Still, thanks to its robust backwards compatibility, snappy interface, gorgeous game performance and incredible load times, the PS5 already feels like the future of console gaming. And it's hard to go back. 

PS5 review: Price and release date

PS5 specs

Price: $499 (standard), $399 (Digital Edition)
CPU: 3.5GHz, 8-core AMD Zen 2
GPU: 10.3 teraflop RDNA 2 GPU
RAM: 16GB GDDR6
Storage: Custom 825GB SSD
Expansion: NVMe M.2 SSD slot
Disc drive: 4K Blu-ray player
Size: 15.4 x 10.2 x 4.1 inches
Weight: 9.9 pounds 

The PS5 launched on November 12 in the U.S., and is coming to the U.K. and most other parts of the world on November 19. The standard PS5, which includes a 4K-Blu-ray drive, costs $499, while the PS5 Digital Edition goes for a cheaper $399, if you don’t mind going discless.

It’s worth noting the PS5 has been extremely hard to buy ever since pre-orders first went live earlier this year. Retail stock has been going in and out rapidly, so be sure to bookmark our where to buy PS5 guide for the latest updates. 

PS5 review: Design 

PS5

(Image credit: Tom's Guide)

It’s been discussed to death, but the PS5 is a truly gargantuan piece of machinery. Sony’s 15.4 x 10.2 x 4.1-inch console dwarfs pretty much any gaming system that’s come out in the past decade, including the PS4 Slim and the PS4 Pro. It’s also far bigger than its new next-gen rival in the Xbox Series X, and makes the Xbox Series S look like a children’s toy. 
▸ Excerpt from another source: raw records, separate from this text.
<file path="config.mk">
export PLATFORM = sky130hd
export DESIGN_NAME = player_sprite_render
export DESIGN_NICKNAME = d
export VERILOG_FILES = /design/src/rtl/player_sprite_render.sv
export SDC_FILE = /design/constraint.sdc
export NUM_CORES = 1
export LEC_CHECK = 0
export BUFFER_PORTS_ARGS = -buffer_cell sky130_fd_sc_hd__clkbuf_2
export CAP_MARGIN = 10
export CORE_ASPECT_RATIO = 1.25
export CORE_MARGIN = 8
export CORE_UTILIZATION = 45
export DETAILED_ROUTE_END_ITERATION = 8
export PLACE_DENSITY = 0.73
export SLEW_MARGIN = 20
export SYNTH_ARGS = -nofsm -noshare
export SYNTH_HDL_FRONTEND = slang
export SYNTH_SLANG_ARGS = --single-unit
</file>
<file path="constraint.sdc">
create_clock -name clk -period 4.5 [get_ports clk]
set_clock_uncertainty 0.2 [all_clocks]
set_input_delay 0.9 -clock clk [delete_from_list [all_inputs] [get_ports clk]]
set_output_delay 0.9 -clock clk [all_outputs]
set_load 0.01 [all_outputs]
</file>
That massive chassis allows the PS5 to pump out some serious performance while staying mostly cool and quiet (which we’ll talk more about later), but the sheer size of the new PlayStation could be an issue for those with small entertainment areas. 

PS5

(Image credit: Tom's Guide)

Unless you plan on putting your PS5 on the floor, you’ll likely need a dedicated small table if you plan on standing it vertically. I was able to fit the PS5 in my entertainment center in a horizontal orientation, but just barely. As such, you’ll want to measure your available space before you set up a PS5 at home.

Speaking of orientation, the PS5 includes a detachable stand that allows you to position the massive console vertically or horizontally. The stand screws into the bottom of the console in vertical mode (the PS5 includes a screw, but no tool to screw it in), and clamps on to the PS5’s rear port area in horizontal mode. 
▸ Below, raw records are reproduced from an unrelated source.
`src/rtl/cheri_setb_trap_unit_if.sv`:
```
// Request/response/trap-record bundle for the capability set-bounds unit.
// The requester side drives i_* and the unit drives o_*.
interface cheri_setb_trap_unit_if #(
  parameter int W      = 48,
  parameter int PERM_W = 24,
  parameter int NCH    = 2
);
  localparam int CHW = (NCH > 1) ? $clog2(NCH) : 1;

  logic [NCH-1:0]        i_req_valid;
  logic [NCH-1:0]        o_req_ready;
  logic [NCH*W-1:0]      i_req_pc;
  logic [NCH*W-1:0]      i_cap_base;
  logic [NCH*W-1:0]      i_cap_len;
  logic [NCH*W-1:0]      i_cap_cur;
  logic [NCH*PERM_W-1:0] i_cap_perms;
  logic [NCH*PERM_W-1:0] i_cap_attr;
  logic [NCH-1:0]        i_cap_tag;
  logic [NCH*W-1:0]      i_req_len;

  logic                  o_rsp_valid;
  logic                  i_rsp_ready;
  logic [CHW-1:0]        o_rsp_ch;
  logic [W-1:0]          o_rsp_base;
  logic [W-1:0]          o_rsp_len;
  logic [W-1:0]          o_rsp_cur;
  logic [PERM_W-1:0]     o_rsp_perms;
  logic [PERM_W-1:0]     o_rsp_attr;
  logic                  o_rsp_tag;
  logic                  o_rsp_trap;
  logic [2:0]            o_rsp_cause;

  logic                  i_trap_clr;
  logic                  o_trap_valid;
  logic [2:0]            o_trap_cause;
  logic [W-1:0]          o_trap_pc;
  logic [15:0]           o_trap_count;

  modport master (
    output i_req_valid, i_req_pc, i_cap_base, i_cap_len, i_cap_cur,
           i_cap_perms, i_cap_attr, i_cap_tag, i_req_len, i_rsp_ready, i_trap_clr,
    input  o_req_ready, o_rsp_valid, o_rsp_ch, o_rsp_base, o_rsp_len, o_rsp_cur,
           o_rsp_perms, o_rsp_attr, o_rsp_tag, o_rsp_trap, o_rsp_cause,
           o_trap_valid, o_trap_cause, o_trap_pc, o_trap_count
  );

  modport slave (
    input  i_req_valid, i_req_pc, i_cap_base, i_cap_len, i_cap_cur,
           i_cap_perms, i_cap_attr, i_cap_tag, i_req_len, i_rsp_ready, i_trap_clr,
    output o_req_ready, o_rsp_valid, o_rsp_ch, o_rsp_base, o_rsp_len, o_rsp_cur,
           o_rsp_perms, o_rsp_attr, o_rsp_tag, o_rsp_trap, o_rsp_cause,
           o_trap_valid, o_trap_cause, o_trap_pc, o_trap_count
  );
endinterface

```
`src/rtl/cheri_setb_trap_unit.sv`:
```
// Round-robin CSETB unit: validates tag/perm/length/bounds, returns the narrowed
// capability or a trap, and keeps a sticky first-trap record plus trap counter.
module cheri_setb_trap_unit #(
  parameter int W              = 48,
  parameter int PERM_W         = 24,
  parameter int SB_BIT         = 0,
  parameter int NCH            = 2,
  parameter int ALLOW_ZERO_LEN = 0
) (
  input  logic                 r_clk,
  input  logic                 r_rst,
  cheri_setb_trap_unit_if.slave bus
);
  localparam int CHW = (NCH > 1) ? $clog2(NCH) : 1;

  localparam logic [2:0] C_NONE   = 3'd0;
  localparam logic [2:0] C_TAG    = 3'd1;
  localparam logic [2:0] C_PERM   = 3'd2;
  localparam logic [2:0] C_LEN    = 3'd3;
  localparam logic [2:0] C_BOUNDS = 3'd4;

  typedef enum logic [1:0] {IDLE = 2'd0, CHECK = 2'd1, RESP = 2'd2} state_t;

  state_t state_q, state_d;

  logic [CHW-1:0]    ptr_q, gnt_idx, ch_q;
  logic              gnt_found;
  logic [NCH-1:0]    above_ptr, ready;

  logic [W-1:0]      sel_pc, sel_base, sel_len, sel_cur, sel_rlen;
  logic [PERM_W-1:0] sel_perms, sel_attr;
  logic              sel_tag;

  logic [W-1:0]      pc_q, base_q, len_q, cur_q, rlen_q;
  logic [PERM_W-1:0] perms_q, attr_q;
  logic              tag_q;

  logic [W:0]        old_end, new_end;
  logic [2:0]        cause_d;

  logic [W-1:0]      rsp_base_q, rsp_len_q, rsp_cur_q;
  logic [PERM_W-1:0] rsp_perms_q, rsp_attr_q;
  logic              rsp_tag_q, rsp_trap_q;
  logic [2:0]        rsp_cause_q;

  logic              trap_valid_q;
  logic [2:0]        trap_cause_q;
  logic [W-1:0]      trap_pc_q;
  logic [15:0]       trap_count_q;
  logic              trap_hs;

  // Grant the lowest valid channel above the pointer, else wrap to the lowest valid.
  always_comb begin
    above_ptr = '0;
    for (int c = 0; c < NCH; c++) begin
      above_ptr[c] = bus.i_req_valid[c] && (c > int'(ptr_q));
    end
    gnt_found = |bus.i_req_valid;
    gnt_idx   = '0;
    for (int c = NCH - 1; c >= 0; c--) begin
      if (bus.i_req_valid[c]) gnt_idx = CHW'(c);
    end
    if (|above_ptr) begin
      for (int c = NCH - 1; c >= 0; c--) begin
        if (above_ptr[c]) gnt_idx = CHW'(c);
      end
    end
  end

  always_comb begin
    ready     = '0;
    sel_pc    = '0;
    sel_base  = '0;
    sel_len   = '0;
    sel_cur   = '0;
    sel_rlen  = '0;
    sel_perms = '0;
    sel_attr  = '0;
    sel_tag   = 1'b0;
    for (int c = 0; c < NCH; c++) begin
      if (gnt_idx == CHW'(c)) begin
        // Ready is held low while reset is asserted so every output reads zero.
        ready[c]  = r_rst && (state_q == IDLE) && gnt_found;
        sel_pc    = bus.i_req_pc[c*W +: W];
        sel_base  = bus.i_cap_base[c*W +: W];
        sel_len   = bus.i_cap_len[c*W +: W];
        sel_cur   = bus.i_cap_cur[c*W +: W];
        sel_rlen  = bus.i_req_len[c*W +: W];
        sel_perms = bus.i_cap_perms[c*PERM_W +: PERM_W];
        sel_attr  = bus.i_cap_attr[c*PERM_W +: PERM_W];
        sel_tag   = bus.i_cap_tag[c];
      end
    end
  end

  always_comb begin
    state_d = state_q;
    case (state_q)
      IDLE:    if (gnt_found) state_d = CHECK;
      CHECK:   state_d = RESP;
      RESP:    if (bus.i_rsp_ready) state_d = IDLE;
      default: state_d = IDLE;
    endcase
  end

  always_ff @(posedge r_clk or negedge r_rst) begin
    if (!r_rst) state_q <= IDLE;
    else        state_q <= state_d;
  end

  always_ff @(posedge r_clk or negedge r_rst) begin
    if (!r_rst) begin
      ptr_q   <= CHW'(NCH - 1);
      ch_q    <= '0;
      pc_q    <= '0;
      base_q  <= '0;
      len_q   <= '0;
      cur_q   <= '0;
      rlen_q  <= '0;
      perms_q <= '0;
      attr_q  <= '0;
      tag_q   <= 1'b0;
    end else if (state_q == IDLE && gnt_found) begin
      ptr_q   <= gnt_idx;
      ch_q    <= gnt_idx;
      pc_q    <= sel_pc;
      base_q  <= sel_base;
      len_q   <= sel_len;
      cur_q   <= sel_cur;
      rlen_q  <= sel_rlen;
      perms_q <= sel_perms;
      attr_q  <= sel_attr;
      tag_q   <= sel_tag;
    end
  end

  // One extra bit on both ends means a wrap past 2^W always reads as out of bounds.
  always_comb begin
    old_end = {1'b0, base_q} + {1'b0, len_q};
    new_end = {1'b0, cur_q} + {1'b0, rlen_q};
    if (!tag_q)                                         cause_d = C_TAG;
    else if (!perms_q[SB_BIT])                          cause_d = C_PERM;
    else if ((ALLOW_ZERO_LEN == 0) && (rlen_q == '0))   cause_d = C_LEN;
    else if ((cur_q < base_q) || (new_end > old_end))   cause_d = C_BOUNDS;
    else                                                cause_d = C_NONE;
  end

  always_ff @(posedge r_clk or negedge r_rst) begin
    if (!r_rst) begin
      rsp_base_q  <= '0;
      rsp_len_q   <= '0;
      rsp_cur_q   <= '0;
      rsp_perms_q <= '0;
      rsp_attr_q  <= '0;
      rsp_tag_q   <= 1'b0;
      rsp_trap_q  <= 1'b0;
      rsp_cause_q <= '0;
    end else if (state_q == CHECK) begin
      rsp_perms_q <= perms_q;
      rsp_attr_q  <= attr_q;
      rsp_cur_q   <= cur_q;
      rsp_cause_q <= cause_d;
      rsp_trap_q  <= (cause_d != C_NONE);
      rsp_tag_q   <= (cause_d == C_NONE);
      rsp_base_q  <= (cause_d == C_NONE) ? cur_q  : base_q;
      rsp_len_q   <= (cause_d == C_NONE) ? rlen_q : len_q;
    end
  end

  assign trap_hs = (state_q == RESP) && bus.i_rsp_ready && rsp_trap_q;

  // A clear arriving with a trap handshake still records that trap.
  always_ff @(posedge r_clk or negedge r_rst) begin
    if (!r_rst) begin
      trap_valid_q <= 1'b0;
      trap_cause_q <= '0;
      trap_pc_q    <= '0;
      trap_count_q <= '0;
    end else begin
      if (trap_hs && (!trap_valid_q || bus.i_trap_clr)) begin
        trap_valid_q <= 1'b1;
        trap_cause_q <= rsp_cause_q;
        trap_pc_q    <= pc_q;
      end else if (bus.i_trap_clr) begin
        trap_valid_q <= 1'b0;
        trap_cause_q <= '0;
        trap_pc_q    <= '0;
      end
      if (trap_hs && (trap_count_q != 16'hFFFF)) trap_count_q <= trap_count_q + 16'd1;
    end
  end

  assign bus.o_req_ready  = ready;
  assign bus.o_rsp_valid  = (state_q == RESP);
  assign bus.o_rsp_ch     = ch_q;
  assign bus.o_rsp_base   = rsp_base_q;
  assign bus.o_rsp_len    = rsp_len_q;
  assign bus.o_rsp_cur    = rsp_cur_q;
  assign bus.o_rsp_perms  = rsp_perms_q;
  assign bus.o_rsp_attr   = rsp_attr_q;
  assign bus.o_rsp_tag    = rsp_tag_q;
  assign bus.o_rsp_trap   = rsp_trap_q;
  assign bus.o_rsp_cause  = rsp_cause_q;
  assign bus.o_trap_valid = trap_valid_q;
  assign bus.o_trap_cause = trap_cause_q;
  assign bus.o_trap_pc    = trap_pc_q;
  assign bus.o_trap_count = trap_count_q;
endmodule

```
`src/flat_wrapper.sv`:
```
// flat-port wrapper written by rule: the top's interface ports become plain ports
module cheri_setb_trap_unit_flat 
#(
  parameter int W              = 48,
  parameter int PERM_W         = 24,
  parameter int SB_BIT         = 0,
  parameter int NCH            = 2,
  parameter int ALLOW_ZERO_LEN = 0
)
  (r_clk, r_rst, bus_i_req_valid, bus_i_req_pc, bus_i_cap_base, bus_i_cap_len, bus_i_cap_cur, bus_i_cap_perms, bus_i_cap_attr, bus_i_cap_tag, bus_i_req_len, bus_i_rsp_ready, bus_i_trap_clr, bus_o_req_ready, bus_o_rsp_valid, bus_o_rsp_ch, bus_o_rsp_base, bus_o_rsp_len, bus_o_rsp_cur, bus_o_rsp_perms, bus_o_rsp_attr, bus_o_rsp_tag, bus_o_rsp_trap, bus_o_rsp_cause, bus_o_trap_valid, bus_o_trap_cause, bus_o_trap_pc, bus_o_trap_count);
  cheri_setb_trap_unit_if #(.W(W), .PERM_W(PERM_W), .NCH(NCH)) bus_i ();
  input  logic r_clk;
  input  logic r_rst;
  input wire logic [$bits(bus_i.i_req_valid)-1:0] bus_i_req_valid;
  input wire logic [$bits(bus_i.i_req_pc)-1:0] bus_i_req_pc;
  input wire logic [$bits(bus_i.i_cap_base)-1:0] bus_i_cap_base;
  input wire logic [$bits(bus_i.i_cap_len)-1:0] bus_i_cap_len;
  input wire logic [$bits(bus_i.i_cap_cur)-1:0] bus_i_cap_cur;
  input wire logic [$bits(bus_i.i_cap_perms)-1:0] bus_i_cap_perms;
  input wire logic [$bits(bus_i.i_cap_attr)-1:0] bus_i_cap_attr;
  input wire logic [$bits(bus_i.i_cap_tag)-1:0] bus_i_cap_tag;
  input wire logic [$bits(bus_i.i_req_len)-1:0] bus_i_req_len;
  input wire logic [$bits(bus_i.i_rsp_ready)-1:0] bus_i_rsp_ready;
  input wire logic [$bits(bus_i.i_trap_clr)-1:0] bus_i_trap_clr;
  output wire logic [$bits(bus_i.o_req_ready)-1:0] bus_o_req_ready;
  output wire logic [$bits(bus_i.o_rsp_valid)-1:0] bus_o_rsp_valid;
  output wire logic [$bits(bus_i.o_rsp_ch)-1:0] bus_o_rsp_ch;
  output wire logic [$bits(bus_i.o_rsp_base)-1:0] bus_o_rsp_base;
  output wire logic [$bits(bus_i.o_rsp_len)-1:0] bus_o_rsp_len;
  output wire logic [$bits(bus_i.o_rsp_cur)-1:0] bus_o_rsp_cur;
  output wire logic [$bits(bus_i.o_rsp_perms)-1:0] bus_o_rsp_perms;
  output wire logic [$bits(bus_i.o_rsp_attr)-1:0] bus_o_rsp_attr;
  output wire logic [$bits(bus_i.o_rsp_tag)-1:0] bus_o_rsp_tag;
  output wire logic [$bits(bus_i.o_rsp_trap)-1:0] bus_o_rsp_trap;
  output wire logic [$bits(bus_i.o_rsp_cause)-1:0] bus_o_rsp_cause;
  output wire logic [$bits(bus_i.o_trap_valid)-1:0] bus_o_trap_valid;
  output wire logic [$bits(bus_i.o_trap_cause)-1:0] bus_o_trap_cause;
  output wire logic [$bits(bus_i.o_trap_pc)-1:0] bus_o_trap_pc;
  output wire logic [$bits(bus_i.o_trap_count)-1:0] bus_o_trap_count;
  assign bus_i.i_req_valid = bus_i_req_valid;
  assign bus_i.i_req_pc = bus_i_req_pc;
  assign bus_i.i_cap_base = bus_i_cap_base;
  assign bus_i.i_cap_len = bus_i_cap_len;
  assign bus_i.i_cap_cur = bus_i_cap_cur;
  assign bus_i.i_cap_perms = bus_i_cap_perms;
  assign bus_i.i_cap_attr = bus_i_cap_attr;
  assign bus_i.i_cap_tag = bus_i_cap_tag;
  assign bus_i.i_req_len = bus_i_req_len;
  assign bus_i.i_rsp_ready = bus_i_rsp_ready;
  assign bus_i.i_trap_clr = bus_i_trap_clr;
  assign bus_o_req_ready = bus_i.o_req_ready;
  assign bus_o_rsp_valid = bus_i.o_rsp_valid;
  assign bus_o_rsp_ch = bus_i.o_rsp_ch;
  assign bus_o_rsp_base = bus_i.o_rsp_base;
  assign bus_o_rsp_len = bus_i.o_rsp_len;
  assign bus_o_rsp_cur = bus_i.o_rsp_cur;
  assign bus_o_rsp_perms = bus_i.o_rsp_perms;
  assign bus_o_rsp_attr = bus_i.o_rsp_attr;
  assign bus_o_rsp_tag = bus_i.o_rsp_tag;
  assign bus_o_rsp_trap = bus_i.o_rsp_trap;
  assign bus_o_rsp_cause = bus_i.o_rsp_cause;
  assign bus_o_trap_valid = bus_i.o_trap_valid;
  assign bus_o_trap_cause = bus_i.o_trap_cause;
  assign bus_o_trap_pc = bus_i.o_trap_pc;
  assign bus_o_trap_count = bus_i.o_trap_count;
  cheri_setb_trap_unit #(.W(W), .PERM_W(PERM_W), .SB_BIT(SB_BIT), .NCH(NCH), .ALLOW_ZERO_LEN(ALLOW_ZERO_LEN)) u_core (.r_clk(r_clk), .r_rst(r_rst), .bus(bus_i));
endmodule
```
It’d be nice if the PS5 included a tool for unscrewing the base, but I had an easy enough time using a coin to attach and remove it. The system stands up securely in vertical mode with the base attached, but I found the base to be far more finicky in horizontal orientation. It took me a few tries before I could get it to lay flat securely on the base. I eventually got the PS5 to sit still horizontally in my entertainment center, but the fact that the console slid off the base quite easily unless it was positioned just right gives me some pause. 

Still, I’ll likely be keeping the PS5 in horizontal orientation for most of my time with it, simply because I’m worried about accidentally tipping over the insanely tall chassis while it sits on my table (especially when my hyperactive nephews are over). 

PS5

(Image credit: Tom's Guide)

The PS5’s eye-catching, futuristic aesthetic has been the subject of much debate ever since it was unveiled, and I still have mixed feelings about it. I find that the console looks like an unsightly, oversized cable modem when standing vertically, due to its pointy white side panels and the asymmetrical bulk added on by the Blu-ray drive. 

But I've grown somewhat fond of how it looks sitting horizontally under my TV, where its curves and edges seem to shine more (even if it looks like a miniature Barclays Center). I also like the attractive LED status lights on each side of the interior, which is both slicker and more pronounced than the status light on the PS4. And the tiny, hidden PlayStation controller icons within the inner panels are a great extra touch. Love it or hate it, the PS5 is a system packed with attention to detail, and looks unlike any console we’ve seen before.

PS5 review: Ports and expansion 

PS5

(Image credit: Tom's Guide)

The PS5 has a fairly standard array of ports, complete with some welcome modern conveniences. You get a Hi-Speed USB Type-A port up front, as well as a USB Type-C SuperSpeed port. It’s nice to see a console finally feature USB-C connectivity out of the box, especially for connecting modern accessories and storage drives.

In the back, you’ll find two SuperSpeed USB-A ports, an Ethernet jack, an HDMI 2.1 port and an AC adapter. The PS5 has ditched the PS4’s optical audio port, which may be a bummer for folks with high-end audio devices with optical connections. However, some companies are already offering optical-to-HDMI splitters, such as Astro with its Astro A20 headset.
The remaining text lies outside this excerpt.